Epopea dell’esistenza, ma anche percorso spirituale, La spina dentro l’anima è la raccolta di componimenti poetici che i lettori del professor Davide Monda aspettavano da tempo. Copertina sobria ed elegante, questo libro è viaggio odisseaco in cui ogni metafora, ogni parola, perfino ogni sospensione, promette significati più reconditi: così il lettore del componimento d’avvio è liberale, nel senso proprio del termine, ma anche in un’accezione più dilatata che proietta l’aggettivo alla sua etimo.
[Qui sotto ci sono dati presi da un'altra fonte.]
[src/rtl/rvsteel_bus_arbiter_pkg.sv]
`default_nettype none
// ============================================================================
// Module      : rvsteel_bus_arbiter_defines (package)
// Description : Shared constants for the system-bus arbiter: bus widths,
//               arbiter state encoding and transaction type encoding.
// Revision    : 1.0 - initial release
// ============================================================================
package rvsteel_bus_arbiter_defines;

    localparam int c_ADDR_WIDTH = 32;
    localparam int c_DATA_WIDTH = 32;
    localparam int c_STRB_WIDTH = 4;

    localparam logic [1:0] c_STATE_IDLE  = 2'd0;
    localparam logic [1:0] c_STATE_ISSUE = 2'd1;
    localparam logic [1:0] c_STATE_WAIT  = 2'd2;

    typedef enum logic [1:0] {
        S_IDLE  = c_STATE_IDLE,
        S_ISSUE = c_STATE_ISSUE,
        S_WAIT  = c_STATE_WAIT
    } state_t;

    localparam logic c_TYPE_READ  = 1'b0;
    localparam logic c_TYPE_WRITE = 1'b1;

endpackage
`default_nettype wire

[src/rtl/rvsteel_rr_picker.sv]
`default_nettype none
// ============================================================================
// Module      : rvsteel_rr_picker
// Description : Combinational round-robin picker. Selects the first set
//               request at index >= i_ptr, wrapping modulo NUM_REQ.
// Revision    : 1.0 - initial release
// ============================================================================
module rvsteel_rr_picker #(
    parameter int NUM_REQ   = 2,
    parameter int IDX_WIDTH = (NUM_REQ > 1) ? $clog2(NUM_REQ) : 1
) (
    input  logic [NUM_REQ-1:0]   i_request,
    input  logic [IDX_WIDTH-1:0] i_ptr,
    output logic [NUM_REQ-1:0]   o_winner,
    output logic [IDX_WIDTH-1:0] o_winner_idx,
    output logic                 o_valid
);

    logic [IDX_WIDTH-1:0] w_idx;

    // Scan from the pointer upward; the first hit wins
    always_comb begin
        o_winner     = '0;
        o_winner_idx = '0;
        o_valid      = 1'b0;
        w_idx        = '0;
        for (int k = 0; k < NUM_REQ; k++) begin
            w_idx = IDX_WIDTH'((int'(i_ptr) + k) % NUM_REQ);
            if (!o_valid && i_request[w_idx]) begin
                o_valid         = 1'b1;
                o_winner[w_idx] = 1'b1;
                o_winner_idx    = w_idx;
            end
        end
    end

endmodule
`default_nettype wire

[src/rtl/rvsteel_bus_arbiter.sv]
`default_nettype none
// ============================================================================
// Module      : rvsteel_bus_arbiter
// Description : Round-robin arbiter sharing one bus manager port between
//               NUM_MANAGERS requesters, one transaction at a time, with an
//               optional timeout that force-completes unanswered accesses.
// Revision    : 1.0 - initial release
// ============================================================================
module rvsteel_bus_arbiter
    import rvsteel_bus_arbiter_defines::*;
#(
    parameter int NUM_MANAGERS   = 2,
    parameter int TIMEOUT_CYCLES = 255
) (
    input  logic                                clock,
    input  logic                                reset,
    input  logic [NUM_MANAGERS*c_ADDR_WIDTH-1:0] mgr_rw_address,
    input  logic [NUM_MANAGERS-1:0]              mgr_read_request,
    output logic [NUM_MANAGERS*c_DATA_WIDTH-1:0] mgr_read_data,
    output logic [NUM_MANAGERS-1:0]              mgr_read_response,
    input  logic [NUM_MANAGERS*c_DATA_WIDTH-1:0] mgr_write_data,
    input  logic [NUM_MANAGERS*c_STRB_WIDTH-1:0] mgr_write_strobe,
    input  logic [NUM_MANAGERS-1:0]              mgr_write_request,
    output logic [NUM_MANAGERS-1:0]              mgr_write_response,
    output logic [c_ADDR_WIDTH-1:0]              bus_rw_address,
    input  logic [c_DATA_WIDTH-1:0]              bus_read_data,
    output logic                                 bus_read_request,
    input  logic                                 bus_read_response,
    output logic [c_DATA_WIDTH-1:0]              bus_write_data,
    output logic [c_STRB_WIDTH-1:0]              bus_write_strobe,
    output logic                                 bus_write_request,
    input  logic                                 bus_write_response,
    output logic [NUM_MANAGERS-1:0]              grant,
    output logic                                 bus_timeout
);

    localparam int c_IDX_W = $clog2(NUM_MANAGERS);
    localparam int c_CNT_W = (TIMEOUT_CYCLES > 0) ? $clog2(TIMEOUT_CYCLES + 1) : 1;
    localparam logic [c_CNT_W-1:0] c_CNT_MAX = c_CNT_W'(TIMEOUT_CYCLES);

    state_t                  r_state, w_state_next;
    logic [NUM_MANAGERS-1:0] r_grant, w_grant_next;
    logic [c_IDX_W-1:0]      r_grant_idx, w_idx_next;
    logic [c_IDX_W-1:0]      r_ptr, w_ptr_next;
    logic                    r_type, w_type_next;
    logic [c_CNT_W-1:0]      r_count, w_count_next;

    logic [NUM_MANAGERS-1:0] w_pick_onehot;
    logic [c_IDX_W-1:0]      w_pick_idx;
    logic                    w_pick_valid;
    logic                    w_resp_match;
    logic                    w_timeout_hit;
    logic                    w_done;
    logic                    w_timeout;
    logic [c_ADDR_WIDTH-1:0] w_addr;
    logic [c_DATA_WIDTH-1:0] w_wdata;
    logic [c_STRB_WIDTH-1:0] w_wstrb;

    rvsteel_rr_picker #(
        .NUM_REQ   (NUM_MANAGERS),
        .IDX_WIDTH (c_IDX_W)
    ) u_picker (
        .i_request    (mgr_read_request | mgr_write_request),
        .i_ptr        (r_ptr),
        .o_winner     (w_pick_onehot),
        .o_winner_idx (w_pick_idx),
        .o_valid      (w_pick_valid)
    );

    // State register; reset abandons any in-flight transaction silently
    always_ff @(posedge clock or posedge reset) begin
        if (reset) begin
            r_state     <= S_IDLE;
            r_grant     <= '0;
            r_grant_idx <= '0;
            r_ptr       <= '0;
            r_type      <= c_TYPE_READ;
            r_count     <= '0;
        end else begin
            r_state     <= w_state_next;
            r_grant     <= w_grant_next;
            r_grant_idx <= w_idx_next;
            r_ptr       <= w_ptr_next;
            r_type      <= w_type_next;
            r_count     <= w_count_next;
        end
    end

    // Next-state logic: arbitrate in IDLE, complete on response or timeout
    always_comb begin
        w_state_next = r_state;
        w_grant_next = r_grant;
        w_idx_next   = r_grant_idx;
        w_ptr_next   = r_ptr;
        w_type_next  = r_type;
        w_count_next = r_count;
        w_done       = 1'b0;
        w_timeout    = 1'b0;

        // Only a response of the recorded type counts
        w_resp_match  = (r_type == c_TYPE_WRITE) ? bus_write_response : bus_read_response;
        w_timeout_hit = (TIMEOUT_CYCLES != 0) && (r_count == c_CNT_MAX);

        case (r_state)
            S_IDLE: begin
                if (w_pick_valid) begin
                    w_state_next = S_ISSUE;
                    w_grant_next = w_pick_onehot;
                    w_idx_next   = w_pick_idx;
                    // Write takes precedence when a manager raises both
                    w_type_next  = (|(mgr_write_request & w_pick_onehot)) ? c_TYPE_WRITE
                                                                         : c_TYPE_READ;
                end
            end
            S_ISSUE: begin
                if (w_resp_match) begin
                    w_done = 1'b1;
                end else begin
                    w_state_next = S_WAIT;
                end
            end
            S_WAIT: begin
                if (w_resp_match) begin
                    w_done = 1'b1;
                end else if (w_timeout_hit) begin
                    w_done    = 1'b1;
                    w_timeout = 1'b1;
                end else if (r_count != c_CNT_MAX) begin
                    w_count_next = r_count + c_CNT_W'(1);
                end
            end
            default: begin
                w_state_next = S_IDLE;
            end
        endcase

        if (w_done) begin
            w_state_next = S_IDLE;
            w_grant_next = '0;
            w_count_next = '0;
            w_ptr_next   = (r_grant_idx == c_IDX_W'(NUM_MANAGERS - 1)) ? '0
                                                                       : r_grant_idx + c_IDX_W'(1);
        end
    end

    // Bus-side mux from the granted manager; one-hot grant gives 0 in IDLE
    always_comb begin
        w_addr  = '0;
        w_wdata = '0;
        w_wstrb = '0;
        for (int i = 0; i < NUM_MANAGERS; i++) begin
            if (r_grant[i]) begin
                w_addr  = w_addr  | mgr_rw_address[i*c_ADDR_WIDTH +: c_ADDR_WIDTH];
                w_wdata = w_wdata | mgr_write_data[i*c_DATA_WIDTH +: c_DATA_WIDTH];
                w_wstrb = w_wstrb | mgr_write_strobe[i*c_STRB_WIDTH +: c_STRB_WIDTH];
            end
        end
    end

    assign bus_rw_address     = w_addr;
    assign bus_write_data     = w_wdata;
    assign bus_write_strobe   = w_wstrb;
    assign bus_read_request   = (r_state == S_ISSUE) && (r_type == c_TYPE_READ);
    assign bus_write_request  = (r_state == S_ISSUE) && (r_type == c_TYPE_WRITE);
    assign grant              = r_grant;
    assign bus_timeout        = w_timeout;
    assign mgr_read_response  = r_grant & {NUM_MANAGERS{w_done && (r_type == c_TYPE_READ)}};
    assign mgr_write_response = r_grant & {NUM_MANAGERS{w_done && (r_type == c_TYPE_WRITE)}};

    // Read data is broadcast, except the timed-out manager sees zero
    generate
        for (genvar i = 0; i < NUM_MANAGERS; i++) begin : g_rdata
            assign mgr_read_data[i*c_DATA_WIDTH +: c_DATA_WIDTH] =
                (w_timeout && r_grant[i]) ? '0 : bus_read_data;
        end
    endgenerate

endmodule
`default_nettype wire

[config.mk]
export PLATFORM = sky130hd
export DESIGN_NAME = rvsteel_bus_arbiter
export DESIGN_NICKNAME = d
export VERILOG_FILES = /design/src/rtl/rvsteel_bus_arbiter_pkg.sv /design/src/rtl/rvsteel_rr_picker.sv /design/src/rtl/rvsteel_bus_arbiter.sv
export SDC_FILE = /design/constraint.sdc
export NUM_CORES = 1
export LEC_CHECK = 0
export BUFFER_PORTS_ARGS = -buffer_cell sky130_fd_sc_hd__clkbuf_2
export CAP_MARGIN = 40
export CORE_AREA = 5 5 121 123
export CTS_BUF_LIST = sky130_fd_sc_hd__clkbuf_8
export DETAILED_ROUTE_END_ITERATION = 10
export DIE_AREA = 0 0 126 128
export PLACE_DENSITY_LB_ADDON = 0.25
export SLEW_MARGIN = 15
export SYNTH_ARGS = -nofsm -noshare
export SYNTH_HDL_FRONTEND = slang
export SYNTH_SLANG_ARGS = --single-unit
[constraint.sdc]
create_clock -name clock -period 2.4 [get_ports clock]
set_clock_uncertainty 0.05 [all_clocks]
set_input_delay 0.36 -clock clock [delete_from_list [all_inputs] [get_ports clock]]
set_output_delay 0.36 -clock clock [all_outputs]
set_load 0.01 [all_outputs]
==> results.sh, run 1 <==
export IMPL_status="finished, final reports clean"
export IMPL_holdCritPathClass="in -> async"
export IMPL_routabilityCongestion=0.912
export IMPL_path_class="reg -> out"
export IMPL_initial_utilization=0.151
export IMPL_nNetsFinal=742
export IMPL_port_buffers=316
export IMPL_drc=0
export IMPL_pwr_share_seq=0.144
export IMPL_clock_latency_ps=250
export IMPL_arrival_ps=1950
export IMPL_synth_largest_area_cell="a22o_1"
export IMPL_r2r_start="r_count[4]"
export IMPL_synth_area_leaders="a22o_1 (29%), and2_1 (20%), dfrtp_1 (18%)"
export IMPL_drive_above_1_share=0.614
export IMPL_cts_hold_buf=0
export IMPL_grt_pass1_vias=3101
export IMPL_die_area_mm2=0.0161
export IMPL_min_period_ps=2360
export IMPL_relSlewSlack=0.587
export IMPL_swShare=0.495
export IMPL_p_clk_frac=0.066
export IMPL_root_buffer="clkbuf_8"
export IMPL_gr_total_overflow=0
export IMPL_rr_worst_depth=5
export IMPL_synth_edf_count=0
export IMPL_ys_seq_elements=15
export IMPL_intPower_mw=1.60
export IMPL_clockBufferDepth=2
export IMPL_startpoint_type="flip-flop"
export IMPL_yosysSeqAreaShare=0.183
export IMPL_drt_total_wl_um=12100
export IMPL_drt_iter0_markers=161
export IMPL_hold_violations=0
export IMPL_async_flop_share=1.00
export IMPL_grt_usage=0.133
export IMPL_fin_util=0.289
export IMPL_worst_pin_slew_ps=619
export IMPL_dp_cells=733
export IMPL_period_share=0.985
export IMPL_syn_inst=252
export IMPL_critPathMaxFanout=32
export IMPL_synthTopCellsByCount="a22o_1 (68), and2_1 (65), clkbuf_1 (16), dfrtp_1 (15), nand2_1 (10)"
export IMPL_die_w_um=126
export IMPL_switchingPower_mw=1.57
export IMPL_synth_ff_type="dfrtp_1"
export IMPL_grt_antenna_before_repair=0
export IMPL_grt_pass1_wl_um=17300
export IMPL_slew_viol_final=0
export IMPL_diodes=0
export IMPL_leakage_nw=2.28
export IMPL_avgSynthCellArea_um2=8.12
export IMPL_io_pins=317
export IMPL_via_per_inst=4.36
export IMPL_rsz0062_at_grt="yes"
export IMPL_syn_to_final_growth_pct=91.4
export IMPL_core_mm2=0.0136
export IMPL_max_cap_violations=0
export IMPL_dr_pass1_iters=4
export IMPL_clk_pin_slew_ps=70
export IMPL_power_density_mw_per_mm2=808
export IMPL_synth_most_common_cell="a22o_1"
export IMPL_power_frac_comb=0.790
export IMPL_startpoint="r_type"
export IMPL_clock_fmax_ghz=0.423
export IMPL_syn_area_mm2=0.00205
export IMPL_rr_endpoint="r_state[0]"
export IMPL_final_cells=740
export IMPL_whs_ps=105
export IMPL_cts_tree="yes"
export IMPL_h_tree_depth=1
export IMPL_die_h_um=128
export IMPL_grt_max_degree=61
export IMPL_cts_buffers=3
export IMPL_finalSetupViolations=0
export IMPL_yosysTopAreaCellShare=0.291
export IMPL_vias=3229
export IMPL_synth_cell_types=40
export IMPL_peakVddDrop_mv=0.305
export IMPL_required_ps=1990
export IMPL_dpl_hpwl_um=10600
export IMPL_end_kind="output pin"
export IMPL_r2r_slack_ps=460
export IMPL_ys_warn_count=0
export IMPL_clock_sinks=15
export IMPL_syn_num_nets=433
export IMPL_rows=43
export IMPL_wire_per_inst_um=16.3
export IMPL_ant_nets=0
==> kinds of logic (layout without fill, tap and decap cells) <==
group	Yosys count	in the layout	synth area share
adder cells (fa/ha/maj)	5	5	0.0306
AND/OR/NAND/NOR	106	106	0.312
multiplexers	6	6	0.0385
buffers and inverters	31	339	0.0685
XOR/XNOR	2	2	0.00856
flip-flops	15	15	0.183
AO/OA/AOI/OAI	87	87	0.358
==> power groups by stage <==
stage	clock (mW)	combinational (mW)	sequential (mW)
6_report	0.209	2.50	0.455
5_1_grt	0.231	2.70	0.473
4_1_cts	0.218	2.52	0.463
3_5_place_dp	0	2.51	0.464
3_3_place_gp	0	2.50	0.462
2_1_floorplan	0	1.50	0.392
==> through the flow <==
| step | setup TNS, ps | cell area, um2 | worst slack (ps) | total power, mW |
|---|---|---|---|---|
| after floorplan | 0 | 2050 | 322 | 1.89 |
| final | 0 | 3920 | 36.9 | 3.17 |
| after CTS | 0 | 3890 | 20.9 | 3.20 |
| after detailed placement | 0 | 3840 | 229 | 2.98 |
| after global routing | -3210 | 3920 | -67.1 | 3.40 |
| after global placement | 0 | 3840 | 281 | 2.97 |
==> worst max-delay path by stage <==
stage                             end  slack [ps]  depth (start not counted)
CTS                 mgr_read_data[11]          20                          8
detailed placement  mgr_read_data[11]         230                          6
global placement    mgr_read_data[39]         280                          7
global route        mgr_read_data[56]         -70                          6
floorplan           mgr_read_data[10]         320                          7
finish              mgr_read_data[40]          40                          6
==> metal layers <==
metal	part of all wire	GRT usage	vias up
met4	0.0074	0.0208	0
li1	-	-	1547
met3	0.096	0.0367	8
met1	0.39	0.166	1474
met5	0	0	-
met2	0.50	0.233	200
==> state kept, by name (all words and copies together) (netlist names) <==
signal and flops:
r_type 1, grant 2, r_grant_idx 1, r_state 2
r_ptr 1, r_count 8
==> layout by cell type, fill, tap and decap left out, types with 2 or more instances in the layout <==
cell type	n
ha_1	5
a21oi_1	4
clkbuf_2	316
nor2_1	9
inv_1	6
and2_1	65
nor4_1	2
xor2_1	2
nand2_1	10
dfrtp_2	3
dfrtp_1	12
or3_1	2
and2b_1	2
buf_6	2
and3_1	4
o31ai_1	2
nand4_1	2
buf_12	2
and3b_1	2
nand3_1	2
o21ai_0	2
mux2i_1	3
a22o_1	68
clkbuf_8	3
o211ai_1	2
buf_4	9
==> repair_timing <==
action / CTS / global route
pin swaps: 1 / 2
endpoints found under the setup margin: 65 / 65
gates resized for setup: 4 / 0
setup buffers: 0 / 3
==> final cells by class <==
cell class	count	area, um2
clock buffer	3	41.3
clock inverter	1	5.00
fill	1478	9640
inverter	6	22.5
multi-input combinational	206	1530
sequential	15	379
tap	180	225
timing repair buffer	329	1710
==> critical path, cell delays in order, from the launching register on <==
cell      delay [ps]
dfrtp_2          430
mux2_4           340
nor4_4           340
nand2_1          110
buf_6            180
and2_1           170
clkbuf_2         120
(Power assumes the default switching activity.)
==> inputs of run 2 (changes only) <==
- SLEW_MARGIN: 15 -> 20
- clock period: 2.4 -> 2.5 ns (I/O delays scaled with it)
==> results.sh, run 2 (synthesis gave the netlist of run 1 again) <==
export IMPL_wire_per_inst_um=16.2
export IMPL_initial_utilization=0.151
export IMPL_grt_usage=0.130
export IMPL_crit_family="simple AND/OR/NAND/NOR gates"
export IMPL_cp_slowest_cell="dfrtp_2"
export IMPL_clockBufferDepth=2
export IMPL_required_ps=2080
export IMPL_peakVddDrop_mv=0.326
export IMPL_holdCritPathClass="in -> async"
export IMPL_power_density_mw_per_mm2=770
export IMPL_diodes=0
export IMPL_path_buf_inv=2
export IMPL_syn_to_final_growth_pct=90.8
export IMPL_die_w_um=126
export IMPL_leakage_nw=2.28
export IMPL_period_share=0.961
export IMPL_nNetsFinal=742
export IMPL_grt_pass1_wl_um=17100
export IMPL_path_cells="mux2_4, nor4_4, nand2_1, buf_6, and2_1, clkbuf_2"
export IMPL_largest_register="r_count"
export IMPL_clock_fmax_ghz=0.416
export IMPL_grt_antenna_before_repair=0
export IMPL_crit_end="mgr_read_data[39]"
export IMPL_cp_num_cells=6
export IMPL_clock_latency_ps=250
export IMPL_worst_pin_slew_ps=609
export IMPL_relSlewSlack=0.594
export IMPL_status="finished, final reports clean"
export IMPL_r2r_start="r_count[4]"
export IMPL_max_cap_violations=0
export IMPL_dr_pass1_iters=4
export IMPL_drt_iter0_markers=118
export IMPL_gr_total_overflow=0
export IMPL_via_per_inst=4.31
export IMPL_die_area_mm2=0.0161
export IMPL_h_tree_depth=1
export IMPL_cts_buffers=3
export IMPL_routabilityCongestion=0.915
export IMPL_grt_max_degree=61
export IMPL_die_h_um=128
export IMPL_mostFrequentLayoutCells="clkbuf_2 (316), a22o_1 (68), and2_1 (65)"
export IMPL_dp_cells=731
export IMPL_drive_above_1_share=0.614
export IMPL_finalSetupViolations=0
export IMPL_setup_tns_ps=0
export IMPL_startpoint="r_type"
export IMPL_dpl_hpwl_um=10500
export IMPL_path_class="reg -> out"
export IMPL_clock_sinks=15
export IMPL_ant_nets=0
export IMPL_port_buffers=316
export IMPL_rows=43
export IMPL_cts_tree="yes"
export IMPL_io_pins=317
export IMPL_drc=0
export IMPL_grt_pass1_vias=3103
export IMPL_end_kind="output pin"
export IMPL_final_cells=740
export IMPL_critPathMaxFanout=32
export IMPL_core_mm2=0.0136
export IMPL_worst_slack_ps=98.5
export IMPL_pre_cts_ws_ps=267
export IMPL_r2r_slack_ps=540
export IMPL_slew_viol_final=0
export IMPL_rr_endpoint="r_state[0]"
export IMPL_min_period_ps=2400
export IMPL_rr_worst_depth=5
export IMPL_drt_total_wl_um=12000
export IMPL_vias=3192
export IMPL_clk_pin_slew_ps=70
export IMPL_crit_path_max_incr_delay_ps=450
export IMPL_hold_violations=0
export IMPL_root_buffer="clkbuf_8"
export IMPL_startpoint_type="flip-flop"
export IMPL_cts_hold_buf=0
export IMPL_rsz0062_at_grt="no"
export IMPL_arrival_ps=1980
export IMPL_fin_total_pwr_mw=3.01
export IMPL_final_common_cell="clkbuf_2"
export IMPL_largest_reg_flops=8
run 2: cell counts in the layout (fill, tap and decap cells not counted):
No cell type changed its count.
run 2: final cells by class:
| type | count | area, um2 |
|---|---|---|
| clock buffers | 3 | 41.3 |
| clock inverters | 1 | 5.00 |
| fillers | 1473 | 9650 |
| inverters | 6 | 22.5 |
| multi-input cells | 206 | 1530 |
| flip-flops and latches | 15 | 379 |
| well taps | 180 | 225 |
| repair buffers | 329 | 1700 |
run 2: repair_timing:
action,4_1_cts,5_1_grt
pin swaps,0,3
resized for setup,1,3
buffers inserted,0,5
setup endpoints to repair,2,66
run 2: worst register-to-register path, delay by kind of cell, from the launching register on:
kind	cells	cell delay, ps
DFF	1	420
muxes	1	310
AOI/OAI and AO/OA	2	530
buffers and inverters	1	250
and+or+nand+nor	1	300
run 2: per-layer routing:
metal | GRT usage | routed length (um) | vias up
li1 | - | - | 1546
met1 | 0.162 | 4870 | 1476
met2 | 0.233 | 6020 | 166
met3 | 0.0333 | 1070 | 4
met4 | 0.0158 | 40 | 0
met5 | 0 | 0 | -
run 2: report_power, final:
part / total, mW / switching, mW / internal, mW
Clock: 0.202 / 0.0920 / 0.110
Sequential: 0.436 / 0.108 / 0.328
Combinational: 2.37 / 1.29 / 1.08
run 2: worst min-delay path by stage:
stage / to / from / depth (start not counted)
3_5_place_dp: r_count[3] / reset / 2
4_1_cts: r_count[3] / reset / 2
6_report: r_count[1] / reset / 2
2_1_floorplan: grant[0] / reset / 1
3_3_place_gp: r_count[3] / reset / 2
5_1_grt: r_count[2] / reset / 2
run 2: stage by stage:
step / util / hold WS [ps] / instance area [um2]
final: 0.288 / 119 / 3900
after global routing: 0.288 / 187 / 3900
after floorplan: - / 226 / 2050
after detailed placement: 0.281 / 405 / 3810
after global placement: 0.281 / 407 / 3810
after CTS: 0.285 / 143 / 3860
In primo piano, il lessema con la sua forza prorompente, mentre sullo sfondo se ne dipana l’eco evocativa. Alcuni versi hanno una potenza quasi proverbiale, dopo una prima lettura potrebbero essere assolutizzati in brevi massime: Certe ferite ti mangiano lente (Rapsodia bruciacchiata) o anche tutto seduce e nulla dà alimento (Vecchio sogno montano)

Come nell’epica, risuonano emozioni di luce e di ombra, in primis speranza e disperazione, che ingentiliscono o deformano uomini alle prese con tenzoni millenarie: guerra spirituale, decadenza e, naturalmente, morte. Una morte che è disfacimento immateriale, devastazione, annichilimento. Ma è capace di riabilitarsi attraverso una sorta di resurrezione, quel risorgere nei grandi valori dell’uomo che non abbracciano un dogma solo ma convergono in afflato universale, illusioni di foscoliana memoria, catechesi cosmopolita a misura di animi che non solo contemplano il cielo, ma sanno che non sempre vi troveranno una notte stellata. Tutti i saperi e le religioni convergono, aveva esordito il professor Davide Monda, in una delle lezioni accademiche cui ho avuto la fortuna di partecipare, e non credo che vi sia contesto più adatto di questo per riproporre la sua pregnante frase. Come lo zoom di una telecamera, la visuale si concentra sul particolare per dilatarsi all’umanità tota e alle sfere superiori.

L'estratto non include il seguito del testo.